▶ WHAT TO DO
When you spot the word "declaration" in a line of the data below, copy that line.

=== Begin Enclosure ===

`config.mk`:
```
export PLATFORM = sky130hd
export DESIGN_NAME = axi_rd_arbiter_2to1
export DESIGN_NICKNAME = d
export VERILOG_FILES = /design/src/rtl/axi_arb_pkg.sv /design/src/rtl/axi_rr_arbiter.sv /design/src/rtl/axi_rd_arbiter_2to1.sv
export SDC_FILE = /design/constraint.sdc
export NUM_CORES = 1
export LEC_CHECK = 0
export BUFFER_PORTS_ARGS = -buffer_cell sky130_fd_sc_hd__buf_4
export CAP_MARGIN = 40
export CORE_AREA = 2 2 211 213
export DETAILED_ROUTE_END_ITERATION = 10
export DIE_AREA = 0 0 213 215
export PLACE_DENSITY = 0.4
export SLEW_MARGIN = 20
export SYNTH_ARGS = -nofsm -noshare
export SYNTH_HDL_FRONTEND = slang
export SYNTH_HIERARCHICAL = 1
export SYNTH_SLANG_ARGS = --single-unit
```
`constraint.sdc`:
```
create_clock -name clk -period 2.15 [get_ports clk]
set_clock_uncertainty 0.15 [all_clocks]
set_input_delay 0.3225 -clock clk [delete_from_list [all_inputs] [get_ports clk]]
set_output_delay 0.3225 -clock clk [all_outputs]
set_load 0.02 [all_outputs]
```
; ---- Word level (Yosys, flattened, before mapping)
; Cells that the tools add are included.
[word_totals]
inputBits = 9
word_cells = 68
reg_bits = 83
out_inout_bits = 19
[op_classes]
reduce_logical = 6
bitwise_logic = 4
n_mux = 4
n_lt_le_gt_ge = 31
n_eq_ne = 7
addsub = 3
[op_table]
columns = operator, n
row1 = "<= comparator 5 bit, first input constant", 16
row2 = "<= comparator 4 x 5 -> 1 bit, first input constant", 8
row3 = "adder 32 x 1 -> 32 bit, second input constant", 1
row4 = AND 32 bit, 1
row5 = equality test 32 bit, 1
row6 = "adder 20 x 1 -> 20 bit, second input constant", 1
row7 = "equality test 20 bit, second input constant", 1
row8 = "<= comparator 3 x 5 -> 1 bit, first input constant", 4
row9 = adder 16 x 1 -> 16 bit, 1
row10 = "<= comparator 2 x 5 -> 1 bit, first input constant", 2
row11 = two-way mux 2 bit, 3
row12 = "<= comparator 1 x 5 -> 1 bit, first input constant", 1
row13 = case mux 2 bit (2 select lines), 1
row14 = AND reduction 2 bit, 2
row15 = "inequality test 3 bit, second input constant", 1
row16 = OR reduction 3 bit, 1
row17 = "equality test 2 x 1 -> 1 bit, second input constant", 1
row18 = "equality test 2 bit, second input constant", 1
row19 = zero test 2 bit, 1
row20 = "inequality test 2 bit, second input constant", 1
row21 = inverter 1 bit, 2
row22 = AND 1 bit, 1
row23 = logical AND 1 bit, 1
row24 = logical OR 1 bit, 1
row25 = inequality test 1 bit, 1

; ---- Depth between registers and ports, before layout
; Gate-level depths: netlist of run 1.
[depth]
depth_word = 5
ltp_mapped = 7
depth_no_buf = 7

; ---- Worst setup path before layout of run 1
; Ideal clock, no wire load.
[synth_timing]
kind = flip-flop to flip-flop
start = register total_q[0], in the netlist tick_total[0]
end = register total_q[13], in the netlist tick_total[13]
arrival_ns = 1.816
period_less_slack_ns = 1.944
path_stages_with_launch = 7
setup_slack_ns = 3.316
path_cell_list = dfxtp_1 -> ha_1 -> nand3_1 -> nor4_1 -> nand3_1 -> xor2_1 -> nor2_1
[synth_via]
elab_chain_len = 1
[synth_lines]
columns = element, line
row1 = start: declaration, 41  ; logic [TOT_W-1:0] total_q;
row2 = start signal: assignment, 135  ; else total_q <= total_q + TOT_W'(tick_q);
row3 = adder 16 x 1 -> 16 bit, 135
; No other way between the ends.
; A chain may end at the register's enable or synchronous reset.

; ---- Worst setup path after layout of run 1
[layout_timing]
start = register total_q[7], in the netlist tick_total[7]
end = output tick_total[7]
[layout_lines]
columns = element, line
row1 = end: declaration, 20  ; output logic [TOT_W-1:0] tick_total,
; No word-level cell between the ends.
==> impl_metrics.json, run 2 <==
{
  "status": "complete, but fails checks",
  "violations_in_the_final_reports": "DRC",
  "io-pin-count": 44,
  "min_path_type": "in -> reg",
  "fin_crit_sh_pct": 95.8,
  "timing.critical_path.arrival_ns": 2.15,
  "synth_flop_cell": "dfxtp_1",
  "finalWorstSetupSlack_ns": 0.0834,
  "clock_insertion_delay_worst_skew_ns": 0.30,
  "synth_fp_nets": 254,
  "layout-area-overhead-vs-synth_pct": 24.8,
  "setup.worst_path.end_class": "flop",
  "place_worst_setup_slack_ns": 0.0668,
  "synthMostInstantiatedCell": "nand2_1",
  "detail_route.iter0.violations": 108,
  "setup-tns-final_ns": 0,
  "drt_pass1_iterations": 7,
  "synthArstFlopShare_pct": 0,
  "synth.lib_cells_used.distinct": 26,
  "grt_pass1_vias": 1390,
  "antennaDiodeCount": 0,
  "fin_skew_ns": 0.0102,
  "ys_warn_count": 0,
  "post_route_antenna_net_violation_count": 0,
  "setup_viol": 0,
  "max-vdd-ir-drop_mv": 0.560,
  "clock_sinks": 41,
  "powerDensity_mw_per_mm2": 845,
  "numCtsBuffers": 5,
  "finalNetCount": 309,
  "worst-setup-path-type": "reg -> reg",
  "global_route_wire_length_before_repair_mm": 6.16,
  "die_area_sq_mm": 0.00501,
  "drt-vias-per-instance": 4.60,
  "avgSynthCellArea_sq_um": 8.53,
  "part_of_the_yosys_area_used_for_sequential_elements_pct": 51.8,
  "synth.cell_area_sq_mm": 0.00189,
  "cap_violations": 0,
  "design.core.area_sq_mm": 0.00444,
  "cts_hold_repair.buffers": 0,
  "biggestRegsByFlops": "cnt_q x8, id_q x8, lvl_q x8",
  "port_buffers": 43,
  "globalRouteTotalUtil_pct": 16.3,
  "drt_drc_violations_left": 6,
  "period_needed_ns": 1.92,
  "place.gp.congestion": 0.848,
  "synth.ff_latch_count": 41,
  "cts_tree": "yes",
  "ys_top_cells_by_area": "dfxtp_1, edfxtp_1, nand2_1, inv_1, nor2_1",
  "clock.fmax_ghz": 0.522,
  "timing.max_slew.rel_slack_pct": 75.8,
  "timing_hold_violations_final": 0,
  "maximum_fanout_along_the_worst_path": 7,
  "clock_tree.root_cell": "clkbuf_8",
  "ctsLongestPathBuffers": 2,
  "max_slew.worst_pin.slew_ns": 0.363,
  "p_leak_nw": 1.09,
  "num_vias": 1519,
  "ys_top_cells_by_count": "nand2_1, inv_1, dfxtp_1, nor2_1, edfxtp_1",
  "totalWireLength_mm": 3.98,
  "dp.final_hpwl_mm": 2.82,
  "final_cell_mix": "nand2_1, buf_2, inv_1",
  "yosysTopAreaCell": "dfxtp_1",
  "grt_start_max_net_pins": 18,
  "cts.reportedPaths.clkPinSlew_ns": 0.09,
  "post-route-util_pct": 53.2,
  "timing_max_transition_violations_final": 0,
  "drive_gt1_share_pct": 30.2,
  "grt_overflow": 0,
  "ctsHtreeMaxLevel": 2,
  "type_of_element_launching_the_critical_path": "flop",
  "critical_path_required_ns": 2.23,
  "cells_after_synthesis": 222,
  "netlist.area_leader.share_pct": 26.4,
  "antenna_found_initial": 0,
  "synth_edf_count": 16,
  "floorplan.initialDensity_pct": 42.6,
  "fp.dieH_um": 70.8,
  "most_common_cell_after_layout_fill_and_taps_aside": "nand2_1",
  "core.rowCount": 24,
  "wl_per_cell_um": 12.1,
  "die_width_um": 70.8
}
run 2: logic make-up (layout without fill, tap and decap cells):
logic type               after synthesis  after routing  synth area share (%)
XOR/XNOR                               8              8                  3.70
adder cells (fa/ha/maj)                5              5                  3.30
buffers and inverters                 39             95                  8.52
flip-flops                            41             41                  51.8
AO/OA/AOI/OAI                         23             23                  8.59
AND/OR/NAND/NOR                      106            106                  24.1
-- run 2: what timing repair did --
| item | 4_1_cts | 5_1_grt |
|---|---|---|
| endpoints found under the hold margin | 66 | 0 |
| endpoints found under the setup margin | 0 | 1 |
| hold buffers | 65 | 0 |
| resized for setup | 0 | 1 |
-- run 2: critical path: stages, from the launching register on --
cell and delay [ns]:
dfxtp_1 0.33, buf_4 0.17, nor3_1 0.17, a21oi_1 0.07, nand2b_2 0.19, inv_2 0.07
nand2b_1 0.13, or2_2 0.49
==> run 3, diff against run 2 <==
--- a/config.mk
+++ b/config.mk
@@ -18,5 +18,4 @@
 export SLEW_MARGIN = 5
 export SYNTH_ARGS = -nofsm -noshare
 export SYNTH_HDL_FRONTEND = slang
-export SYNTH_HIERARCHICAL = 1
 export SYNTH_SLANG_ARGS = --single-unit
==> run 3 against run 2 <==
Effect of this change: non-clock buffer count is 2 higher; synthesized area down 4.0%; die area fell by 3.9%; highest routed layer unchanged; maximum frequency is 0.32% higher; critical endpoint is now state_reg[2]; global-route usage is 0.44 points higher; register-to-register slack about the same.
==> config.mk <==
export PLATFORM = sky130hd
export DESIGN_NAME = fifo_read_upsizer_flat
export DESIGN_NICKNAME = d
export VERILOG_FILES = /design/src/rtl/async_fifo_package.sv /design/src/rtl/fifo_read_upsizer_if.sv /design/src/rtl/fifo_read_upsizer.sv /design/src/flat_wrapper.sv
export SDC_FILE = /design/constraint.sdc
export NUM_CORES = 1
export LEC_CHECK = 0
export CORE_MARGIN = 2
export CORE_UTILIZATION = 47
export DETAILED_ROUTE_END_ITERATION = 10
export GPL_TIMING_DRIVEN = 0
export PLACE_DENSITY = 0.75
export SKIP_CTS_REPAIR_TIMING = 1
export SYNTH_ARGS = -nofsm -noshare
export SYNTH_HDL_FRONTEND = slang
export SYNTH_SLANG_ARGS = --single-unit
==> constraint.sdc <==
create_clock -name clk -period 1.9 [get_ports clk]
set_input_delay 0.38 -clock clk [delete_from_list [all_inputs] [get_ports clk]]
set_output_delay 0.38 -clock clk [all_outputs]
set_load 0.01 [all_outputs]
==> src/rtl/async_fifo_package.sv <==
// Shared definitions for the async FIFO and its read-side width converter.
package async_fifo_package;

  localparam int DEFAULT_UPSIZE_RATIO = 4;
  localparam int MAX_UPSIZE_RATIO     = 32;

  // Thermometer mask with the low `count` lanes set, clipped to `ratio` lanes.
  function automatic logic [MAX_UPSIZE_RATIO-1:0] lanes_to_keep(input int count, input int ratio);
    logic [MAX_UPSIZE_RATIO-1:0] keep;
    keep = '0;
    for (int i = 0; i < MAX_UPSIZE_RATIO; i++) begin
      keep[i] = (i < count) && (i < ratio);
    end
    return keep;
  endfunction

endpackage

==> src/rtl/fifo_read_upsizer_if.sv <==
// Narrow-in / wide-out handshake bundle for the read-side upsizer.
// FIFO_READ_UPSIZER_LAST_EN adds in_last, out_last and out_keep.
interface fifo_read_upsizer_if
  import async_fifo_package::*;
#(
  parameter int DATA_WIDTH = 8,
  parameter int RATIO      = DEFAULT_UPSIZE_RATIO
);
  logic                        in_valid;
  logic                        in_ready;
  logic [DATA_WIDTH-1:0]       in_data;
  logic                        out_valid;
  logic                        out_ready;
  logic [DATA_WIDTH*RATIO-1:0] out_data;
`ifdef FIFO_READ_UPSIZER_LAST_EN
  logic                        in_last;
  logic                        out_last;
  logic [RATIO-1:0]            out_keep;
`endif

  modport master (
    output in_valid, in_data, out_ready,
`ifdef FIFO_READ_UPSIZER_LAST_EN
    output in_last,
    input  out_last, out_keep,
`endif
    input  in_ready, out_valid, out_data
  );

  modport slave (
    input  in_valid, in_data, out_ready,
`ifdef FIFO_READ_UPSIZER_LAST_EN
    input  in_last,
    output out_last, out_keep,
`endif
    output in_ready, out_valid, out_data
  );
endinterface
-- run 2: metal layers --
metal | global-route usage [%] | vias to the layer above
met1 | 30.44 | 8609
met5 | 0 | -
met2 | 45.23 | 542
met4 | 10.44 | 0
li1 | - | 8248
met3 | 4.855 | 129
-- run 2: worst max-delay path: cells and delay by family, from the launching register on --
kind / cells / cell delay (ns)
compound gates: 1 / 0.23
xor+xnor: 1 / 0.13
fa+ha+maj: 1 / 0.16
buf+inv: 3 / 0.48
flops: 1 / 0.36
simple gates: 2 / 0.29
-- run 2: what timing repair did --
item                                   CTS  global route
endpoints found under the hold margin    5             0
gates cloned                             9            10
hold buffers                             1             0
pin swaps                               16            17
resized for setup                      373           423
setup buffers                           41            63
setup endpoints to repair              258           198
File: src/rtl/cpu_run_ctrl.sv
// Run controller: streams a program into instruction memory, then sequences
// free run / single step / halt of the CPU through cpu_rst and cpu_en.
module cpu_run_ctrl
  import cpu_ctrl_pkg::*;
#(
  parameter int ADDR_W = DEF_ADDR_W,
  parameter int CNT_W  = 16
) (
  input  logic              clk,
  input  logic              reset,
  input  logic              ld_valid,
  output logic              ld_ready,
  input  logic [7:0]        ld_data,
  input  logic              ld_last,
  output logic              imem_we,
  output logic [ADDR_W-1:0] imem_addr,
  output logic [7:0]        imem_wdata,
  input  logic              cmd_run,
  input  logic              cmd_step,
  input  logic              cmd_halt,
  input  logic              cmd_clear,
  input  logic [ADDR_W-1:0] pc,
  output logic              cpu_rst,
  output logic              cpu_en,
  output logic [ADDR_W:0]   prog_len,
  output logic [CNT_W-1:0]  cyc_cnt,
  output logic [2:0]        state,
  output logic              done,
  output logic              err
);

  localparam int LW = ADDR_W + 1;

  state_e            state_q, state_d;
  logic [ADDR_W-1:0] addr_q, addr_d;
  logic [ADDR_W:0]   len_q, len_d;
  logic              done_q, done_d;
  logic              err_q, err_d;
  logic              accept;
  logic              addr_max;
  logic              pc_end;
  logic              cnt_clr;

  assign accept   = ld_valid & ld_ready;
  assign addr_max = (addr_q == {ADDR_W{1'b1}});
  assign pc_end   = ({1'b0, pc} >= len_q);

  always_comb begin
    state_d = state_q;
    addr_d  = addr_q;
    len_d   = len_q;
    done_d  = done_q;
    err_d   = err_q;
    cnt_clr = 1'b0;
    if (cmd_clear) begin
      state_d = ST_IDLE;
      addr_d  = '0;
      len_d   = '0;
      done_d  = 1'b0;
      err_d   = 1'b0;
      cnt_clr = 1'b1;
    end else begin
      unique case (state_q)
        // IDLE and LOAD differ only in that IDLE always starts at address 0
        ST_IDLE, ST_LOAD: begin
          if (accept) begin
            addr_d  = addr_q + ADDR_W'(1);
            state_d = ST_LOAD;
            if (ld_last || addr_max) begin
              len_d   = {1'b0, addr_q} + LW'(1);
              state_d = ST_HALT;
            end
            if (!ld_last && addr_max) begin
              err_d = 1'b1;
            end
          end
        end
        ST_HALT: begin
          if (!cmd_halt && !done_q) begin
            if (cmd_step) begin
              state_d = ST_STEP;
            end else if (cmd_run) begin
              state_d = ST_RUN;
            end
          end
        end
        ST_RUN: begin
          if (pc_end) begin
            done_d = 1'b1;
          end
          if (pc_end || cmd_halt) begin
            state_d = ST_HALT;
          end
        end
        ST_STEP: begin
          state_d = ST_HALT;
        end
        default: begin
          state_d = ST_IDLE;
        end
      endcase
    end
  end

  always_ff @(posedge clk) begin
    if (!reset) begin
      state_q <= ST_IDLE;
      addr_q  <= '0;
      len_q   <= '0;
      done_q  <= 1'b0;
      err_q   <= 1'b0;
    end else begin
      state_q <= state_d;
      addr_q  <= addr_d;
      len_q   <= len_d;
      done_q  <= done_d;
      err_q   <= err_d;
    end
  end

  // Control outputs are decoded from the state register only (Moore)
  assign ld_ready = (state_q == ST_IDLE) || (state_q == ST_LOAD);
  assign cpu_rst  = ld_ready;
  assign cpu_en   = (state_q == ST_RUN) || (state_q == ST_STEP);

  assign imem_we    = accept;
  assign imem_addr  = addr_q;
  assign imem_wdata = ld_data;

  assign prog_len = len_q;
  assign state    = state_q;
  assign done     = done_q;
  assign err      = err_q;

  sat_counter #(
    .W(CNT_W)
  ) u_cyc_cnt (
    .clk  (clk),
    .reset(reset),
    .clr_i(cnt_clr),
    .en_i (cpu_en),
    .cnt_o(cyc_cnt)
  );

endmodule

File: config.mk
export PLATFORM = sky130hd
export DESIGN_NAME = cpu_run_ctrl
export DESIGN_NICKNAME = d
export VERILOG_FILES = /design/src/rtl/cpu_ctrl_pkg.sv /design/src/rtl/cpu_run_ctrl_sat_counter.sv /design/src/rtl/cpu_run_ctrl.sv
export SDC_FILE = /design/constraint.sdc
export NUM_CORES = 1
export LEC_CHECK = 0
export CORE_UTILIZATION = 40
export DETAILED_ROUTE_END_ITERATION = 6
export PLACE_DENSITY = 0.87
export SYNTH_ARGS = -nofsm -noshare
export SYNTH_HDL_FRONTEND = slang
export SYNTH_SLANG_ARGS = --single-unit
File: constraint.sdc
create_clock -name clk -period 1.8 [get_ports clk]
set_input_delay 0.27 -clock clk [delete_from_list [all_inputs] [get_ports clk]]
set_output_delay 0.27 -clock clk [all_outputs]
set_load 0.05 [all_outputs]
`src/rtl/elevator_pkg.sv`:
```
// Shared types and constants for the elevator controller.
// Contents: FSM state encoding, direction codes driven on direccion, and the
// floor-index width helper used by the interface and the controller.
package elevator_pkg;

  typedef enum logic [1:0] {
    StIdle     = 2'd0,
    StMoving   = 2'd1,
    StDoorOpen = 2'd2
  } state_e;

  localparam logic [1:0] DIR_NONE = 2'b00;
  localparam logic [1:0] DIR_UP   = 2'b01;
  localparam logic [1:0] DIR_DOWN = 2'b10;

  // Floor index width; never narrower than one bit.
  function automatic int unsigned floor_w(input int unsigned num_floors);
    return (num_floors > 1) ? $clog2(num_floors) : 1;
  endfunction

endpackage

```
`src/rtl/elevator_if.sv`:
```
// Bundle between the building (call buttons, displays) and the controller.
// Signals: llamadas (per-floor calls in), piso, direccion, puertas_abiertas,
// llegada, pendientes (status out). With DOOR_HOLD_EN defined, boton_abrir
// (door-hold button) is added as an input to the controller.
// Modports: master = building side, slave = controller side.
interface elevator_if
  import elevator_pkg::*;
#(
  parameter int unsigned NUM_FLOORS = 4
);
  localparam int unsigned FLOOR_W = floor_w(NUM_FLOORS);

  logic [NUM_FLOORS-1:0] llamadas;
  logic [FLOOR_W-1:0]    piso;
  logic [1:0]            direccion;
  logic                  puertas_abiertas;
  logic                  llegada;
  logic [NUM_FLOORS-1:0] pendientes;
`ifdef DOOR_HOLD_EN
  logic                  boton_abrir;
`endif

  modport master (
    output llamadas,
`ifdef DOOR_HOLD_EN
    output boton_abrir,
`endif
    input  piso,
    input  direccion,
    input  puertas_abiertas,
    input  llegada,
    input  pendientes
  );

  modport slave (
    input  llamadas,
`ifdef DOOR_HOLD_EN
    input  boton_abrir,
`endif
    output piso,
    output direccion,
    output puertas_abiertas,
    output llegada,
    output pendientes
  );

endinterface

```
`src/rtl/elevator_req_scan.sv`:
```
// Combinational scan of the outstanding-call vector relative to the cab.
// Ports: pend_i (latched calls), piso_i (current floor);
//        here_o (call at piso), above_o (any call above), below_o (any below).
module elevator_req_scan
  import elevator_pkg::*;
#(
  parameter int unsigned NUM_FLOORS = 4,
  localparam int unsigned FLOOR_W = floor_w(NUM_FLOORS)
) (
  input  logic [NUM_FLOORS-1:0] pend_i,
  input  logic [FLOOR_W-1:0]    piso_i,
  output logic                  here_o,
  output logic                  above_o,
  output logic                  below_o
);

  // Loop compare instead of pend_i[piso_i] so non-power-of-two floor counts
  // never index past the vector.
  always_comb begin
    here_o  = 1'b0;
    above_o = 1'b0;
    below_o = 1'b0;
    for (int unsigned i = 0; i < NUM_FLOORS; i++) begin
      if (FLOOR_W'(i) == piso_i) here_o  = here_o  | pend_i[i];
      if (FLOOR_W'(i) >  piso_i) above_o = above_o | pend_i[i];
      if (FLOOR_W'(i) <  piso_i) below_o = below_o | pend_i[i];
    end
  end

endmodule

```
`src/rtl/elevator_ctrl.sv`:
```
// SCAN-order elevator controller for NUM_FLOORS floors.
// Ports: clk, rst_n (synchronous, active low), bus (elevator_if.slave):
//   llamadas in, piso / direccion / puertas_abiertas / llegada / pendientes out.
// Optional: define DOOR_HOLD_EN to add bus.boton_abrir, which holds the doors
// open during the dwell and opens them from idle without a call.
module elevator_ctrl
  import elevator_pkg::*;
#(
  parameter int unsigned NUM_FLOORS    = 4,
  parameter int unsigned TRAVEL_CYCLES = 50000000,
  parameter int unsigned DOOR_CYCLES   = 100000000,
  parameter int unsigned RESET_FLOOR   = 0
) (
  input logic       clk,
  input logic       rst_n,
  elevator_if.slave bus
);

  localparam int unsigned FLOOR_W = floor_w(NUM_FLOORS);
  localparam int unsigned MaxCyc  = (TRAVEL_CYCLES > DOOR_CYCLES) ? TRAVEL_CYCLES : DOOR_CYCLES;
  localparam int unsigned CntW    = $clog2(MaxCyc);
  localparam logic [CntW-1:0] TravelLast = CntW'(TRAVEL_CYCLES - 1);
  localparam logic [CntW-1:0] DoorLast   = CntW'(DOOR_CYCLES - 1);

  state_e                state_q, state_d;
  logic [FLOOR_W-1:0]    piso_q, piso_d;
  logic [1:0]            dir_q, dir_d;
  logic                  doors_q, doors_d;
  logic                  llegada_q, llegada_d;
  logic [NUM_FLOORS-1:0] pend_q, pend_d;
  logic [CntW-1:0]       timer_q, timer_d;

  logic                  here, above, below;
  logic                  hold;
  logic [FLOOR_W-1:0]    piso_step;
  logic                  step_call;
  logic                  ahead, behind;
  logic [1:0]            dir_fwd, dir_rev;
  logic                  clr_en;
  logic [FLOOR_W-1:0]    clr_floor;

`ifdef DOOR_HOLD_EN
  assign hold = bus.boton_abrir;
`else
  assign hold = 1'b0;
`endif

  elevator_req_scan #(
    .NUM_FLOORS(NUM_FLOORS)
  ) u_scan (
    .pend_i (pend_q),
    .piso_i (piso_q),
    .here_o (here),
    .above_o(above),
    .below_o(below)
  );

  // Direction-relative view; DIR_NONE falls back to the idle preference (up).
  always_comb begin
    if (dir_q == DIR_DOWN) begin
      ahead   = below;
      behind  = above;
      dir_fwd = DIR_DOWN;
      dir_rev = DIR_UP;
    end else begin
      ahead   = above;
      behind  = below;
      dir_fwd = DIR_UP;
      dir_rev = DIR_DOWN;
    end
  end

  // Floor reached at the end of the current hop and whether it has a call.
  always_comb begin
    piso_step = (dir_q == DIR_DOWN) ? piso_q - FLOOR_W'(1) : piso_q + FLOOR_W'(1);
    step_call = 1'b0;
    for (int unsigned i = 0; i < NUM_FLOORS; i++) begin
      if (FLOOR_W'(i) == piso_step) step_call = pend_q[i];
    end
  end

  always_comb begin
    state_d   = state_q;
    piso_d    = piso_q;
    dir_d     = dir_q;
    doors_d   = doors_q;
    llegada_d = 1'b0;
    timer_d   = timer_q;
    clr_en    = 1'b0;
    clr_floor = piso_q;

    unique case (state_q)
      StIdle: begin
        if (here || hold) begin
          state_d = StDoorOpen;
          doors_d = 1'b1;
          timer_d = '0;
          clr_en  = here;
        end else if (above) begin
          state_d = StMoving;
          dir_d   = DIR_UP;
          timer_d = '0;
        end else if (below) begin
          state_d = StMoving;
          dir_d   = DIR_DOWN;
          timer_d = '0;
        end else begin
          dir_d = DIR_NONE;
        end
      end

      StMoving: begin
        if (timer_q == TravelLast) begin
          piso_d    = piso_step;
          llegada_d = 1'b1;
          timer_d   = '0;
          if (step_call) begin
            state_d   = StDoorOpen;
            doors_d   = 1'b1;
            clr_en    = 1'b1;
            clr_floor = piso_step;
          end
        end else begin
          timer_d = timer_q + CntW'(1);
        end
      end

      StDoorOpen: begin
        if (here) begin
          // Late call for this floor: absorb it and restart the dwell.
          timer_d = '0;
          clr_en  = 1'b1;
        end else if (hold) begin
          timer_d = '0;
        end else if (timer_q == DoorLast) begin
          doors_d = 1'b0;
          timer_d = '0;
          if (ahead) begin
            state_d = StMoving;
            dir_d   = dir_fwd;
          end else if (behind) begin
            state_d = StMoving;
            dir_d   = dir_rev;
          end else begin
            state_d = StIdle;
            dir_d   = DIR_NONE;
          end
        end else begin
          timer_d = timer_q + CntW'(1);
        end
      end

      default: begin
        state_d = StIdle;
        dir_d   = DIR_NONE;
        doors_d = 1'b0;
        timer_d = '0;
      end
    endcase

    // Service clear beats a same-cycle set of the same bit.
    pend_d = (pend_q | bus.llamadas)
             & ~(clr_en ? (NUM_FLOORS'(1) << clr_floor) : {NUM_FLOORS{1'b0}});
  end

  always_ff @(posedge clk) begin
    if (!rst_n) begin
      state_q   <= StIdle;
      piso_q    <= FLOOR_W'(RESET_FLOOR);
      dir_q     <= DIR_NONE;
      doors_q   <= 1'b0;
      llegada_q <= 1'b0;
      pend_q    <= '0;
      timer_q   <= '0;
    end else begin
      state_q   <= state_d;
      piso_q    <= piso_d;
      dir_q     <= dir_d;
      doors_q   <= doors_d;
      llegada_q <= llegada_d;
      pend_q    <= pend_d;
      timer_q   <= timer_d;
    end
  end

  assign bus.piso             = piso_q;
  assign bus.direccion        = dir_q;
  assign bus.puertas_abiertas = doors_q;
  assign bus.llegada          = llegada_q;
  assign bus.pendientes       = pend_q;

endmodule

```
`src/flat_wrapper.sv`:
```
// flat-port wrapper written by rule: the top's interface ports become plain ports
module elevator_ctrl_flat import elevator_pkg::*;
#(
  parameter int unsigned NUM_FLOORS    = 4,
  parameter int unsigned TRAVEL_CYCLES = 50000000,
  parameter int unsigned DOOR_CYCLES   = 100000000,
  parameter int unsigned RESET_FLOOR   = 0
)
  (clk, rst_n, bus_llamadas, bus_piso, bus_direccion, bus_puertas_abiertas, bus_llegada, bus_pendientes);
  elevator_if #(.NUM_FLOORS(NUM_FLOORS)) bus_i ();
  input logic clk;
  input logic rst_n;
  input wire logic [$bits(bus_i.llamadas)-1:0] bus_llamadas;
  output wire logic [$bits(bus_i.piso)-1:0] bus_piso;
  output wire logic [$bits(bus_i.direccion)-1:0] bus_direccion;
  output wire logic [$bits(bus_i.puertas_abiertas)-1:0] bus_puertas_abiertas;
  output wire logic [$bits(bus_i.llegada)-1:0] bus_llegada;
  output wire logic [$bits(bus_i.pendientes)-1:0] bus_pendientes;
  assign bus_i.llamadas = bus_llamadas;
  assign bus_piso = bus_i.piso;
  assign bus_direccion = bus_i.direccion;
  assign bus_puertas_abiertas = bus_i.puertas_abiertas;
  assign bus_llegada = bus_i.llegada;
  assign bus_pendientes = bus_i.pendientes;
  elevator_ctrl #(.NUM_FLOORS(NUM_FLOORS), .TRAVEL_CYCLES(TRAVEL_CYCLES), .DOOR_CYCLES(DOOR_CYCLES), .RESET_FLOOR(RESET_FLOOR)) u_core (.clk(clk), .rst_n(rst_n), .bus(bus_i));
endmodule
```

=== End Enclosure ===

▶ RESPONSE TO THE EXERCISE
row1 = start: declaration, 41  ; logic [TOT_W-1:0] total_q;
row1 = end: declaration, 20  ; output logic [TOT_W-1:0] tick_total,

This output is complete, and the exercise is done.